**The problem**
Write out the listing beneath this instruction in its entirety, exactly as it reads.

**Exercise material**
####

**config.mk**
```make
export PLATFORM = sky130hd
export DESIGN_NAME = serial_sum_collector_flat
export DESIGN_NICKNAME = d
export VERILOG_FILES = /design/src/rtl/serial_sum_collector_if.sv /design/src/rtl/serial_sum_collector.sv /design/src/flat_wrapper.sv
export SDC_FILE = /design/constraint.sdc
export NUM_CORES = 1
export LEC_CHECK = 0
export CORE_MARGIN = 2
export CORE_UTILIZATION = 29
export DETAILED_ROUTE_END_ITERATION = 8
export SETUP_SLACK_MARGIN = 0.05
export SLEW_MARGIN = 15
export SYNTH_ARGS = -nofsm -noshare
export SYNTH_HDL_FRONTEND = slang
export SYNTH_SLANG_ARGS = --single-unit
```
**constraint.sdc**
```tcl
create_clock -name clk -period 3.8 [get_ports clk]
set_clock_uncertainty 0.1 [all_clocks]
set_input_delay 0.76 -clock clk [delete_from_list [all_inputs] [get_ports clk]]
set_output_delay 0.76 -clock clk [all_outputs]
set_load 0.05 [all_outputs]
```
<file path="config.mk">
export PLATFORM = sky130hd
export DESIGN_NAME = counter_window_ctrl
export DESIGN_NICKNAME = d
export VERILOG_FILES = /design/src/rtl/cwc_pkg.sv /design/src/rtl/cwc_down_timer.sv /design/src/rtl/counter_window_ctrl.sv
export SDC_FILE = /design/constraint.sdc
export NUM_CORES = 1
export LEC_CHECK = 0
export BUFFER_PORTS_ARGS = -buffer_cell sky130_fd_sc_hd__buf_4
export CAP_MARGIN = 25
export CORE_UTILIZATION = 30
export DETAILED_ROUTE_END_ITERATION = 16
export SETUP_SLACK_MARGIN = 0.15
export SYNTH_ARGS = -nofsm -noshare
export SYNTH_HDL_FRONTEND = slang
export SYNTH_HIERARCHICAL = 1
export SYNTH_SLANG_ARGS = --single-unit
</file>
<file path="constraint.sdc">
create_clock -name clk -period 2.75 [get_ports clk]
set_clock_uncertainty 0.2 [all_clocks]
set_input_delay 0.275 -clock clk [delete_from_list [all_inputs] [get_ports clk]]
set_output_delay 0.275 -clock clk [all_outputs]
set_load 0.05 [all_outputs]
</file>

####

**Your solution**
**config.mk**
```make
export PLATFORM = sky130hd
export DESIGN_NAME = serial_sum_collector_flat
export DESIGN_NICKNAME = d
export VERILOG_FILES = /design/src/rtl/serial_sum_collector_if.sv /design/src/rtl/serial_sum_collector.sv /design/src/flat_wrapper.sv
export SDC_FILE = /design/constraint.sdc
export NUM_CORES = 1
export LEC_CHECK = 0
export CORE_MARGIN = 2
export CORE_UTILIZATION = 29
export DETAILED_ROUTE_END_ITERATION = 8
export SETUP_SLACK_MARGIN = 0.05
export SLEW_MARGIN = 15
export SYNTH_ARGS = -nofsm -noshare
export SYNTH_HDL_FRONTEND = slang
export SYNTH_SLANG_ARGS = --single-unit
```
**constraint.sdc**
```tcl
create_clock -name clk -period 3.8 [get_ports clk]
set_clock_uncertainty 0.1 [all_clocks]
set_input_delay 0.76 -clock clk [delete_from_list [all_inputs] [get_ports clk]]
set_output_delay 0.76 -clock clk [all_outputs]
set_load 0.05 [all_outputs]
```
<file path="config.mk">
export PLATFORM = sky130hd
export DESIGN_NAME = counter_window_ctrl
export DESIGN_NICKNAME = d
export VERILOG_FILES = /design/src/rtl/cwc_pkg.sv /design/src/rtl/cwc_down_timer.sv /design/src/rtl/counter_window_ctrl.sv
export SDC_FILE = /design/constraint.sdc
export NUM_CORES = 1
export LEC_CHECK = 0
export BUFFER_PORTS_ARGS = -buffer_cell sky130_fd_sc_hd__buf_4
export CAP_MARGIN = 25
export CORE_UTILIZATION = 30
export DETAILED_ROUTE_END_ITERATION = 16
export SETUP_SLACK_MARGIN = 0.15
export SYNTH_ARGS = -nofsm -noshare
export SYNTH_HDL_FRONTEND = slang
export SYNTH_HIERARCHICAL = 1
export SYNTH_SLANG_ARGS = --single-unit
</file>
<file path="constraint.sdc">
create_clock -name clk -period 2.75 [get_ports clk]
set_clock_uncertainty 0.2 [all_clocks]
set_input_delay 0.275 -clock clk [delete_from_list [all_inputs] [get_ports clk]]
set_output_delay 0.275 -clock clk [all_outputs]
set_load 0.05 [all_outputs]
</file>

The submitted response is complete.